Patthanamthitta is a district about 60 kilometers from Kottayam, the heart of the Syrian Christian, the original brahmanical convert to Christianity. About 40 kilometer from the town is the heart of Ayappa, the Hindu God. The land relations here are different as the dominant community here is the upper caste Christians. What their role is in the entire struggle of the Dalits, I ask Raghu. ' Oh, like any other feudal, the Syrian Christians also are not interested in the battle of Dalits. Dalits here have separate churches for them.' The Solidarity Committee members like Simon John, who is also Chairman of Backward People Development Corporation, Kerala concede that the original Brahmin converts to Christianity have not left their old prejudices in the Church and therefore are not very keen in supporting the movement of the Dalits and tribal in Chengara. Like the CPM cadre, many of them too feel that the Dalits and tribal have 'encroached' the government land, though it is another matter that they all forgot that Harrison Plantation has been the biggest encroacher and was overstaying at the place. It is also shocking that Kerala did not have substantial land reform and all talks of a Kerala module in the developmental text books are big farce if one visit the rural areas of Kerala and speak to Dalits and tribals. A lot is written about Kerala model as a state. Recently a friend wrote to me from London about casteless, dowerless society in Kerala. Yes, I said, Kerala's caste prejudices are hidden underneath like West Bengal since the first thing the communist regime does is to stop the export of information to outside world. More importantly since a large number of writers and authors actually have been sympathetic to the CPM's policies with upper caste mindset, they do not really expose the Kerala myth. It was not just Bengal, Tatas have huge track of land in Kerala in the name of tea gardens and plantation. One should not forget that great Dalit revolutionary Ayyankali emerged in Kerala to fight for the rights of Dalits. It is not for nothing that both Patthanmthitta and Trivendram represent two different kind of dominations that Kerala has : the Christian domination and the Hindu domination.
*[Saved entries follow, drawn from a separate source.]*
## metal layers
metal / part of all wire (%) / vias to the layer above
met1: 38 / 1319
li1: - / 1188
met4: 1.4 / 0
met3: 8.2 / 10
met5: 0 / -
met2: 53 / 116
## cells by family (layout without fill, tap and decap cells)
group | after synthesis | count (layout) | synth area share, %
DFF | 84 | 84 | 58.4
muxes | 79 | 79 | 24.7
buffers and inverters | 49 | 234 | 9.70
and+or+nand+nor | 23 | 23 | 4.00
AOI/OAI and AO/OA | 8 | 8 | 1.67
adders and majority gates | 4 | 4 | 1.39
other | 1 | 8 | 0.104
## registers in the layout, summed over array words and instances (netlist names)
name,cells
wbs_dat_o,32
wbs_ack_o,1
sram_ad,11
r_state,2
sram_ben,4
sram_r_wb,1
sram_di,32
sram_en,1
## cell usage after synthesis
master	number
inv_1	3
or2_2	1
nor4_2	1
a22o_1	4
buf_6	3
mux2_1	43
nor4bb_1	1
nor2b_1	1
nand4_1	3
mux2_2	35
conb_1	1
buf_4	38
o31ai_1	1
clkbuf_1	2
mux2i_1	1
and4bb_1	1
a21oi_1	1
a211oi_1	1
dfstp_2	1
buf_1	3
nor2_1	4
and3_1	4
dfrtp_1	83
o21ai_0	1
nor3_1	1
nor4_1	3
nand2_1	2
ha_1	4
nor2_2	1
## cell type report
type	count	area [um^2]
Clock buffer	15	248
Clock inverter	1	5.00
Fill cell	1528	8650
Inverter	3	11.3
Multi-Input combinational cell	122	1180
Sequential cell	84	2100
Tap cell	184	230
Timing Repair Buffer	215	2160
<file path="config.mk">
export PLATFORM = sky130hd
export DESIGN_NAME = bit_serial_comparator_ctrl
export DESIGN_NICKNAME = d
export VERILOG_FILES = /design/src/rtl/cmp_pkg.sv /design/src/rtl/cmp_bit_cell.sv /design/src/rtl/bit_serial_comparator_ctrl.sv
export SDC_FILE = /design/constraint.sdc
export NUM_CORES = 1
export LEC_CHECK = 0
export ABC_AREA = 0
export BUFFER_PORTS_ARGS = -buffer_cell sky130_fd_sc_hd__clkbuf_2
export CORE_ASPECT_RATIO = 0.6
export CORE_UTILIZATION = 44
export CTS_CLUSTER_SIZE = 8
export DETAILED_ROUTE_END_ITERATION = 6
export PLACE_DENSITY = 0.71
export REMOVE_ABC_BUFFERS = 1
export SYNTH_ARGS = -nofsm -noshare
export SYNTH_HDL_FRONTEND = slang
export SYNTH_SLANG_ARGS = --single-unit
</file>
<file path="constraint.sdc">
create_clock -name clk -period 4 [get_ports clk]
set_input_delay 0.8 -clock clk [delete_from_list [all_inputs] [get_ports clk]]
set_output_delay 0.8 -clock clk [all_outputs]
set_load 0.02 [all_outputs]
</file>
### src/rtl/fetch_pc_unit.sv
// Fetch front end: owns the fetch PC, picks the next PC and fills IF/ID.
// Also counts resolved branches and mispredictions (saturating).
module fetch_pc_unit #(
    parameter int unsigned              DATA_WIDTH = 32,
    parameter logic [DATA_WIDTH-1:0]    RESET_PC   = '0,
    parameter int unsigned              CNT_WIDTH  = 16
) (
    input  logic                  clk,
    input  logic                  rst,
    input  logic                  stall,
    input  logic [DATA_WIDTH-1:0] instr_F,
    input  logic                  pred_taken,
    input  logic [DATA_WIDTH-1:0] pred_target,
    input  logic                  res_valid,
    input  logic                  res_taken,
    input  logic [DATA_WIDTH-1:0] res_target,
    input  logic                  res_correct,
    input  logic                  pred_error,
    input  logic [DATA_WIDTH-1:0] fix_target,
    output logic [DATA_WIDTH-1:0] pc_F,
    output logic [DATA_WIDTH-1:0] pc_D,
    output logic [DATA_WIDTH-1:0] instr_D,
    output logic                  pred_D,
    output logic                  valid_D,
    output logic                  flush_D,
    output logic [CNT_WIDTH-1:0]  cnt_branch,
    output logic [CNT_WIDTH-1:0]  cnt_mispred
);

    localparam logic [DATA_WIDTH-1:0] NOP = DATA_WIDTH'(32'h13);

    typedef enum logic {
        S_RUN,
        S_REDIRECT
    } state_t;

    state_t r_state;
    state_t w_state_nxt;

    logic [DATA_WIDTH-1:0] r_pc;
    logic [DATA_WIDTH-1:0] r_pc_d;
    logic [DATA_WIDTH-1:0] r_instr_d;
    logic                  r_pred_d;
    logic                  r_valid_d;
    logic [CNT_WIDTH-1:0]  r_cnt_br;
    logic [CNT_WIDTH-1:0]  r_cnt_mis;

    logic [DATA_WIDTH-1:0] w_pc_nxt;
    logic [DATA_WIDTH-1:0] w_fix_al;
    logic [DATA_WIDTH-1:0] w_res_al;
    logic [DATA_WIDTH-1:0] w_pred_al;
    logic                  w_res_fix;
    logic                  w_flush;
    logic                  w_pred_en;
    logic                  w_mis_evt;

    assign w_fix_al  = {fix_target[DATA_WIDTH-1:2], 2'b00};
    assign w_res_al  = {res_target[DATA_WIDTH-1:2], 2'b00};
    assign w_pred_al = {pred_target[DATA_WIDTH-1:2], 2'b00};

    assign w_res_fix = res_valid & res_taken & ~res_correct;
    assign w_flush   = pred_error | w_res_fix;
    assign w_mis_evt = pred_error | (res_taken & ~res_correct);

    always_ff @(posedge clk) begin
        if (rst) begin
            r_state <= S_RUN;
        end else begin
            r_state <= w_state_nxt;
        end
    end

    // A stalled redirect slot keeps suppressing the prediction until it fetches.
    always_comb begin
        w_state_nxt = r_state;
        unique case (r_state)
            S_RUN: begin
                if (w_flush) w_state_nxt = S_REDIRECT;
            end
            S_REDIRECT: begin
                if (!w_flush && !stall) w_state_nxt = S_RUN;
            end
        endcase
    end

    always_comb begin
        w_pred_en = (r_state == S_RUN);
    end

    always_comb begin
        w_pc_nxt = r_pc + DATA_WIDTH'(4);
        if (pred_error) begin
            w_pc_nxt = w_fix_al;
        end else if (w_res_fix) begin
            w_pc_nxt = w_res_al;
        end else if (stall) begin
            w_pc_nxt = r_pc;
        end else if (pred_taken && w_pred_en) begin
            w_pc_nxt = w_pred_al;
        end
    end

    always_ff @(posedge clk) begin
        if (rst) begin
            r_pc <= RESET_PC;
        end else begin
            r_pc <= w_pc_nxt;
        end
    end

    always_ff @(posedge clk) begin
        if (rst || w_flush) begin
            r_pc_d    <= '0;
            r_instr_d <= NOP;
            r_pred_d  <= 1'b0;
            r_valid_d <= 1'b0;
        end else if (!stall) begin
            r_pc_d    <= r_pc;
            r_instr_d <= instr_F;
            r_pred_d  <= pred_taken;
            r_valid_d <= 1'b1;
        end
    end

    always_ff @(posedge clk) begin
        if (rst) begin
            r_cnt_br  <= '0;
            r_cnt_mis <= '0;
        end else if (res_valid) begin
            if (r_cnt_br != '1) r_cnt_br <= r_cnt_br + 1'b1;
            if (w_mis_evt && r_cnt_mis != '1) begin
                r_cnt_mis <= r_cnt_mis + 1'b1;
            end
        end
    end

    assign pc_F        = r_pc;
    assign pc_D        = r_pc_d;
    assign instr_D     = r_instr_d;
    assign pred_D      = r_pred_d;
    assign valid_D     = r_valid_d;
    assign flush_D     = w_flush;
    assign cnt_branch  = r_cnt_br;
    assign cnt_mispred = r_cnt_mis;

endmodule
## src/rtl/stage_4.sv

```systemverilog
// stage_4: RV32I memory-access stage, loads/stores over a single-outstanding req/ack bus.
//   in : clk, rst_n, i_valid, i_alu_out, i_rs_2, i_rd_num, i_opcode, i_func_3, i_op_type,
//        mem_ack, mem_rdata
//   out: o_stall, mem_req, mem_we, mem_addr, mem_wdata, mem_be,
//        wb_valid, wb_we, wb_rd_num, wb_data, o_align_err, o_bus_err
module stage_4 #(
  parameter int MAX_WAIT = 255
) (
  input  logic        clk,
  input  logic        rst_n,
  input  logic        i_valid,
  input  logic [31:0] i_alu_out,
  input  logic [31:0] i_rs_2,
  input  logic [4:0]  i_rd_num,
  input  logic [6:0]  i_opcode,
  input  logic [2:0]  i_func_3,
  input  logic        i_op_type,
  output logic        o_stall,
  output logic        mem_req,
  output logic        mem_we,
  output logic [31:0] mem_addr,
  output logic [31:0] mem_wdata,
  output logic [3:0]  mem_be,
  input  logic        mem_ack,
  input  logic [31:0] mem_rdata,
  output logic        wb_valid,
  output logic        wb_we,
  output logic [4:0]  wb_rd_num,
  output logic [31:0] wb_data,
  output logic        o_align_err,
  output logic        o_bus_err
);
  localparam logic [6:0] STORE = 7'b0100011;
  localparam logic [6:0] BRANCH = 7'b1100011;
  typedef enum logic {IDLE, BUS} state_t;
  state_t      state_q, state_d;
  logic [7:0]  cnt_q;
  logic        we_q;
  logic [31:0] addr_q, wdata_q;
  logic [3:0]  be_q;
  logic [4:0]  rd_q;
  logic [2:0]  f3_q;
  logic [1:0]  lo_q;
  logic        wb_valid_q, wb_we_q, align_q, bus_err_q;
  logic [4:0]  wb_rd_q;
  logic [31:0] wb_data_q;
  logic        accept, is_st, illegal, go_bus, done, timeout, alu_we;
  logic [1:0]  sz;
  logic [3:0]  be_d;
  logic [31:0] wdata_d, sh, ld_d;
  assign accept  = i_valid && state_q == IDLE;
  assign is_st   = i_opcode == STORE;
  assign sz      = i_func_3[1:0];
  assign illegal = sz == 2'b11 || (is_st && i_func_3[2]) || (sz == 2'b01 && i_alu_out[0])
                   || (sz == 2'b10 && i_alu_out[1:0] != 2'b00);
  assign go_bus  = accept && i_op_type && !illegal;
  assign done    = state_q == BUS && mem_ack;
  // Abort on the edge that would make the request MAX_WAIT cycles long.
  assign timeout = state_q == BUS && !mem_ack && cnt_q == 8'(MAX_WAIT - 1);
  assign alu_we  = i_rd_num != 5'd0 && i_opcode != STORE && i_opcode != BRANCH;
  always_comb begin
    state_d = go_bus ? BUS : (done || timeout) ? IDLE : state_q;
  end
  always_comb begin
    mem_req = state_q == BUS;
    o_stall = state_q == BUS;
  end
  always_comb begin
    be_d    = sz == 2'b00 ? 4'b0001 << i_alu_out[1:0] : sz == 2'b01 ? (i_alu_out[1] ? 4'b1100 : 4'b0011) : 4'b1111;
    wdata_d = sz == 2'b00 ? {4{i_rs_2[7:0]}} : sz == 2'b01 ? {2{i_rs_2[15:0]}} : i_rs_2;
    sh      = mem_rdata >> {lo_q, 3'b000};
    ld_d    = f3_q[1] ? mem_rdata
            : f3_q[0] ? {{16{~f3_q[2] & sh[15]}}, sh[15:0]}
            : {{24{~f3_q[2] & sh[7]}}, sh[7:0]};
  end
  always_ff @(posedge clk or negedge rst_n) begin
    if (!rst_n) begin
      state_q    <= IDLE;
      cnt_q      <= '0;
      we_q       <= 1'b0;
      addr_q     <= '0;
      wdata_q    <= '0;
      be_q       <= '0;
      rd_q       <= '0;
      f3_q       <= '0;
      lo_q       <= '0;
      wb_valid_q <= 1'b0;
      wb_we_q    <= 1'b0;
      wb_rd_q    <= '0;
      wb_data_q  <= '0;
      align_q    <= 1'b0;
      bus_err_q  <= 1'b0;
    end else begin
      state_q    <= state_d;
      cnt_q      <= go_bus ? 8'd0 : state_q == BUS ? cnt_q + 8'd1 : cnt_q;
      wb_valid_q <= (accept && !i_op_type) || done;
      wb_we_q    <= (accept && !i_op_type) ? alu_we : done ? (!we_q && rd_q != 5'd0) : 1'b0;
      align_q    <= accept && i_op_type && illegal;
      bus_err_q  <= timeout;
      if (accept && !i_op_type) begin
        wb_rd_q   <= i_rd_num;
        wb_data_q <= i_alu_out;
      end
      if (done) begin
        wb_rd_q   <= rd_q;
        wb_data_q <= we_q ? 32'd0 : ld_d;
      end
      if (go_bus) begin
        addr_q  <= {i_alu_out[31:2], 2'b00};
        we_q    <= is_st;
        be_q    <= be_d;
        wdata_q <= is_st ? wdata_d : 32'd0;
        rd_q    <= i_rd_num;
        f3_q    <= i_func_3;
        lo_q    <= i_alu_out[1:0];
      end
    end
  end
  assign mem_we      = we_q;
  assign mem_addr    = addr_q;
  assign mem_wdata   = wdata_q;
  assign mem_be      = be_q;
  assign wb_valid    = wb_valid_q;
  assign wb_we       = wb_we_q;
  assign wb_rd_num   = wb_rd_q;
  assign wb_data     = wb_data_q;
  assign o_align_err = align_q;
  assign o_bus_err   = bus_err_q;
endmodule

```

## config.mk

```make
export PLATFORM = sky130hd
export DESIGN_NAME = stage_4
export DESIGN_NICKNAME = d
export VERILOG_FILES = /design/src/rtl/stage_4.sv
export SDC_FILE = /design/constraint.sdc
export NUM_CORES = 1
export LEC_CHECK = 0
export CAP_MARGIN = 30
export CORE_ASPECT_RATIO = 1.25
export CORE_MARGIN = 2
export CORE_UTILIZATION = 45
export CTS_CLUSTER_DIAMETER = 30
export DETAILED_ROUTE_END_ITERATION = 7
export PLACE_DENSITY = 0.82
export SYNTH_ARGS = -nofsm -noshare
export SYNTH_HDL_FRONTEND = slang
export SYNTH_SLANG_ARGS = --single-unit
```

## constraint.sdc

```tcl
create_clock -name clk -period 2.31 [get_ports clk]
set_input_delay 0.693 -clock clk [delete_from_list [all_inputs] [get_ports clk]]
set_output_delay 0.693 -clock clk [all_outputs]
set_load 0.005 [all_outputs]
```
==> src/rtl/branch_sequencer.sv <==
// branch_sequencer: ECP8 program-counter sequencer (fetch -> issue -> execute -> next PC).
// Define BRANCH_RETSTACK_EN to add the call/return stack; the default build has no stack.
module branch_sequencer #(
    parameter logic [7:0] RESET_PC    = 8'h00,
    parameter int         STACK_DEPTH = 4
) (
    input  logic       clk,
    input  logic       rst,
    output logic       mem_req,
    output logic [7:0] mem_addr,
    input  logic       mem_ack,
    input  logic [7:0] mem_data,
    output logic       instr_valid,
    output logic [7:0] instr,
    input  logic       stall,
    input  logic       exec_done,
    input  logic       br_valid,
    input  logic [7:0] br_cond,
    input  logic [7:0] br_value,
    input  logic [7:0] br_target,
    input  logic       br_call,
    input  logic       br_ret,
    output logic [7:0] pc,
    output logic       taken,
    output logic       stack_err
);

    typedef enum logic [1:0] {S_FETCH, S_ISSUE, S_EXEC} state_t;

    state_t     state_q, state_d;
    logic [7:0] pc_q, pc_d;
    logic [7:0] instr_q, instr_d;
    logic       mem_req_q, mem_req_d;
    logic       instr_valid_q, instr_valid_d;
    logic       taken_q, taken_d;

    logic [7:0] pc_inc;
    logic       cond_take;
    logic       resolve;
    logic       ret_hit;
    logic [7:0] ret_pc;
    logic       unused_cond_hi;

    assign pc_inc    = pc_q + 8'd1;
    assign cond_take = br_cond[2] ^ ((br_cond[0] & (br_value == 8'h00)) | (br_cond[1] & br_value[7]));
    assign resolve   = (state_q == S_EXEC) && exec_done;
    assign unused_cond_hi = ^br_cond[7:3];

`ifdef BRANCH_RETSTACK_EN
    localparam int PTR_W = $clog2(STACK_DEPTH);

    logic [7:0]       stack_mem [STACK_DEPTH];
    logic [PTR_W-1:0] sp_q, sp_d;    // next slot to write; wraps so a full push hits the oldest entry
    logic [PTR_W-1:0] top_idx;
    logic [PTR_W:0]   cnt_q, cnt_d;
    logic             err_q, err_d;
    logic             push, pop;

    assign push    = resolve && !br_ret && br_valid && cond_take && br_call;
    assign pop     = resolve && br_ret;
    assign top_idx = sp_q - 1;
    assign ret_hit = br_ret;
    assign ret_pc  = (cnt_q == 0) ? RESET_PC : stack_mem[top_idx];

    always_comb begin
        sp_d  = sp_q;
        cnt_d = cnt_q;
        err_d = err_q;
        if (push) begin
            sp_d = sp_q + 1;
            if (cnt_q == (PTR_W+1)'(STACK_DEPTH)) err_d = 1'b1;
            else                                  cnt_d = cnt_q + 1;
        end else if (pop) begin
            if (cnt_q == 0) begin
                err_d = 1'b1;
            end else begin
                sp_d  = top_idx;
                cnt_d = cnt_q - 1;
            end
        end
    end

    always_ff @(posedge clk) begin
        if (!rst) begin
            sp_q  <= '0;
            cnt_q <= '0;
            err_q <= 1'b0;
        end else begin
            sp_q  <= sp_d;
            cnt_q <= cnt_d;
            err_q <= err_d;
        end
    end

    // NOTE: stack storage is deliberately not reset; sp_q/cnt_q decide which entries are live.
    always_ff @(posedge clk) begin
        if (rst && push) stack_mem[sp_q] <= pc_inc;
    end

    assign stack_err = err_q;
`else
    logic unused_stack;

    assign ret_hit      = 1'b0;
    assign ret_pc       = RESET_PC;
    assign stack_err    = 1'b0;
    assign unused_stack = br_call ^ br_ret ^ (STACK_DEPTH > 0);
`endif

    // NOTE: every variable gets its hold value first, so no path through this block infers a latch.
    always_comb begin
        state_d       = state_q;
        pc_d          = pc_q;
        instr_d       = instr_q;
        mem_req_d     = mem_req_q;
        instr_valid_d = instr_valid_q;
        taken_d       = 1'b0;
        unique case (state_q)
            S_FETCH: begin
                mem_req_d = 1'b1;
                if (mem_req_q && mem_ack) begin
                    instr_d       = mem_data;
                    instr_valid_d = 1'b1;
                    mem_req_d     = 1'b0;
                    state_d       = S_ISSUE;
                end
            end
            S_ISSUE: begin
                if (!stall) begin
                    instr_valid_d = 1'b0;
                    state_d       = S_EXEC;
                end
            end
            S_EXEC: begin
                if (resolve) begin
                    state_d   = S_FETCH;
                    mem_req_d = 1'b1;
                    if (ret_hit) begin
                        pc_d    = ret_pc;
                        taken_d = 1'b1;
                    end else if (br_valid && cond_take) begin
                        pc_d    = br_target;
                        taken_d = 1'b1;
                    end else begin
                        pc_d = pc_inc;
                    end
                end
            end
            default: state_d = S_FETCH;
        endcase
    end

    // NOTE: reset is synchronous and all state uses non-blocking assignment so every register sees pre-edge values.
    always_ff @(posedge clk) begin
        if (!rst) begin
            state_q       <= S_FETCH;
            pc_q          <= RESET_PC;
            instr_q       <= 8'h00;
            mem_req_q     <= 1'b0;
            instr_valid_q <= 1'b0;
            taken_q       <= 1'b0;
        end else begin
            state_q       <= state_d;
            pc_q          <= pc_d;
            instr_q       <= instr_d;
            mem_req_q     <= mem_req_d;
            instr_valid_q <= instr_valid_d;
            taken_q       <= taken_d;
        end
    end

    assign mem_req     = mem_req_q;
    assign mem_addr    = pc_q;
    assign instr_valid = instr_valid_q;
    assign instr       = instr_q;
    assign pc          = pc_q;
    assign taken       = taken_q;

endmodule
Both these upper elites interest are against the rights of the Dalits and other marginalized communities. They remain caged to their old prejudiced worldview.


 


Laha Gopalan is a determined man. He has seen the traumas of the Dalit communities in the villages where they do not even have land for funeral leave alone for education and houses.  ' The political parties, both at the national and state level have betrayed the cause of the Dalits and tribal,' he says.  ' We started our struggle when people failed to get land by any request. We found that there is no land to them and the government wanted to further the lease at the area which was being used by the Dalits and tribal. Our historic struggle started last year as 7000 people captured the area and started living there. One should have expected that the communist parties which have raised the slogans of ' jo jameen sarkari hai, wo jameen hamari hai, ( Government land is our land) today are strangely at the other end. There is no hope in the sight as the trade unions are determined to take law in their own hand and kill people with chief minister virtually becoming a 'Dhritrastra'.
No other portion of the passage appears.